Coupland’s research focused on Lewis’ use of the theological virtues as well as the influence of Kenneth Grahame, author of “The Wind in the Willows,” in Lewis’ life and writings.
“Lewis cites ‘The Wind in the Willows’ perhaps more than any other novel,” Coupland said. “He cites it in quite a few of his articles, but he uses the characters from ‘The Wind in the Willows’ in a few of his more well-known books like ‘The Four Loves’ and ‘The Problem of Pain.’”
Coupland said his fascination with Lewis goes beyond a simple appreciation of his works, as Lewis helped to shape his understanding of Christ.
“I would say that Lewis, through ‘The Chronicles of Narnia,’ helped me to develop an understanding of who Christ is, and I would suggest that the imaginative side of his writing, him providing these images, has actually deepened that understanding,” Coupland said.
Coupland stayed at the Kilns for three weeks and was allowed to use Lewis’ former house as a place of study through the C.S. Lewis Foundation, which owns the property. While there, Coupland had the opportunity to eat lunch at The Eagle and Child, a pub in Oxford that was a former meeting spot of Lewis and some of his closest friends. He also gave a lecture at New College.

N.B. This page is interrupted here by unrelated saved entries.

[config.mk]
export PLATFORM = sky130hd
export DESIGN_NAME = bwnf_cell
export DESIGN_NICKNAME = d
export VERILOG_FILES = /design/src/design/bwnf_cell.sv
export SDC_FILE = /design/constraint.sdc
export NUM_CORES = 1
export LEC_CHECK = 0
export BUFFER_PORTS_ARGS = -buffer_cell sky130_fd_sc_hd__buf_2
export CAP_MARGIN = 20
export CORE_AREA = 2 2 74 76
export DETAILED_ROUTE_END_ITERATION = 8
export DIE_AREA = 0 0 76 78
export PLACE_DENSITY = 0.8
export SYNTH_ARGS = -nofsm -noshare
export SYNTH_HDL_FRONTEND = slang
export SYNTH_SLANG_ARGS = --single-unit
[constraint.sdc]
create_clock -name clk -period 2.5 [get_ports clk]
set_input_delay 0.125 -clock clk [delete_from_list [all_inputs] [get_ports clk]]
set_output_delay 0.125 -clock clk [all_outputs]
set_load 0.01 [all_outputs]
[src/design/bwnf_cell.sv]
// ----------------------------------------------------------------------------
// Window cell
// Holds one character of the recent-name window, passes it to the next cell
// on every name beat and compares it with the word character that lines up
// with it for the entry being scanned.
// ----------------------------------------------------------------------------
module bwnf_cell #(
    parameter int WORD_LEN = 15,
    parameter int POS      = 0,
    localparam int LEN_W   = $clog2(WORD_LEN + 1),
    localparam int POS_W   = (WORD_LEN > 1) ? $clog2(WORD_LEN) : 1
) (
    input  logic                         clk,
    input  logic                         rst_n,
    input  logic                         shift_en,
    input  logic                         clear,
    input  logic [7:0]                   char_in,
    output logic [7:0]                   char_out,
    input  logic [LEN_W-1:0]             word_len,
    input  logic [WORD_LEN-1:0][7:0]     word_row,
    output logic                         match
);

    logic [7:0]  win_reg;
    logic [7:0]  win_next;
    logic [31:0] sel32;

    always_comb
    begin
        win_next = win_reg;
        if (clear)
        begin
            win_next = 8'd0;
        end
        else if (shift_en)
        begin
            win_next = char_in;
        end
    end

    always_ff @(posedge clk or negedge rst_n)
    begin
        if (!rst_n)
        begin
            win_reg <= 8'd0;
        end
        else
        begin
            win_reg <= win_next;
        end
    end

    // Window slot POS holds the newest-minus-POS character, which lines up
    // with word position len-1-POS.
    always_comb
    begin
        sel32 = 32'(word_len) - 32'(POS) - 32'd1;
        if (32'(POS) < 32'(word_len))
        begin
            match = (win_reg == word_row[sel32[POS_W-1:0]]);
        end
        else
        begin
            match = 1'b1;
        end
    end

    assign char_out = win_reg;

endmodule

This lecture was attended by Elisabeth Guensche and Carly Howell, two current Hillsdale students who have taken classes with Coupland. Both gave glowing reviews of the lecture.

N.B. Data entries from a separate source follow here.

$ cat src/rtl/cir_pkg.sv
// Shared types, codes and saturation helpers for the contact impulse resolver.
`default_nettype none
package cir_pkg;

  localparam int BODY_COUNT_DEF = 256;
  localparam logic [16:0] THR_RESET = 17'd328;
  localparam logic signed [32:0] Q_ONE = 33'sd65536;
  localparam logic signed [31:0] S32_MAX = 32'sh7fffffff;
  localparam logic signed [31:0] S32_MIN = 32'sh80000000;

  typedef enum logic [1:0] {
    CMD_WR_VEL  = 2'd0,
    CMD_WR_PROP = 2'd1,
    CMD_CONTACT = 2'd2,
    CMD_READ    = 2'd3
  } cmd_e;

  typedef enum logic [1:0] {
    OC_READ = 2'd0,
    OC_SEP  = 2'd1,
    OC_REFL = 2'd2,
    OC_FRIC = 2'd3
  } oc_e;

  typedef enum logic [4:0] {
    ST_IDLE, ST_RDB, ST_LATB, ST_G, ST_DN, ST_DNG, ST_JM, ST_JDIV, ST_DJ,
    ST_PUSHA, ST_PUSHB, ST_TAN, ST_SQ, ST_SQRT, ST_TDIV, ST_DOT, ST_JTDIV,
    ST_LIM, ST_FR1, ST_FR2, ST_WBA, ST_WBB, ST_OUTA, ST_OUTB
  } state_e;

  typedef struct packed {
    logic signed [31:0] z;
    logic signed [31:0] y;
    logic signed [31:0] x;
  } vel_t;

  typedef struct packed {
    logic        movable;
    logic [17:0] df;
    logic [17:0] sf;
    logic [16:0] rest;
    logic [30:0] mass;
  } prop_t;

  typedef struct packed {
    logic               start;
    logic               sqrt;
    logic signed [31:0] num;
    logic [31:0]        den;
    logic [63:0]        rad;
  } itu_req_t;

  typedef struct packed {
    logic               done;
    logic signed [31:0] res;
  } itu_rsp_t;

  function automatic logic signed [34:0] sx35(input logic signed [31:0] x);
    return {{3{x[31]}}, x};
  endfunction

  function automatic logic signed [32:0] sx33(input logic signed [31:0] x);
    return {x[31], x};
  endfunction

  function automatic logic signed [31:0] sat32(input logic signed [34:0] x);
    if (x[34:31] == 4'b0000 || x[34:31] == 4'b1111) begin
      return x[31:0];
    end else if (x[34]) begin
      return S32_MIN;
    end
    return S32_MAX;
  endfunction

endpackage
`default_nettype wire

$ cat src/rtl/cir_mul.sv
// Shared registered multiplier with Q16.16 floor and saturation.
`default_nettype none
module cir_mul
  import cir_pkg::*;
(
  input  wire logic               clk_i,
  input  wire logic signed [32:0] a_i,
  input  wire logic signed [32:0] b_i,
  output logic signed [31:0]      q_o,
  output logic [63:0]             raw_o
);

  logic signed [65:0] prod_q;
  logic signed [49:0] shr;

  always_ff @(posedge clk_i) begin
    prod_q <= a_i * b_i;
  end

  assign shr = prod_q[65:16];
  assign raw_o = prod_q[63:0];

  always_comb begin
    if ((&shr[49:31]) || !(|shr[49:31])) begin
      q_o = shr[31:0];
    end else if (shr[49]) begin
      q_o = S32_MIN;
    end else begin
      q_o = S32_MAX;
    end
  end

endmodule
`default_nettype wire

“He was speaking about the moral imagination, and how, especially in children, it’s really important to exercise the moral imagination,” Howell said. “Someone can tell you that something is wrong and that you shouldn’t do it, but when you see characters in a story and you see the lessons played out before you, then you can put yourself in the characters’ shoes and actually learn lessons better that way.”
Guensche said she admires Coupland for his love of children’s literature.
“I think his passion for children’s literature especially comes across in the classroom, and kind of makes you love it too, and it’s just really fun,” Guensche said.
Coupland described his time at the Kilns as “the trip of a lifetime and a great experience.”
According to his students, he shares this same excitement and love for learning in the classroom every day.
“He’s one of my favorite teachers here, one of my favorite professors, and I can just tell that he genuinely cares about the students as people,” Howell said. “If you take his class you’re going to enjoy it.”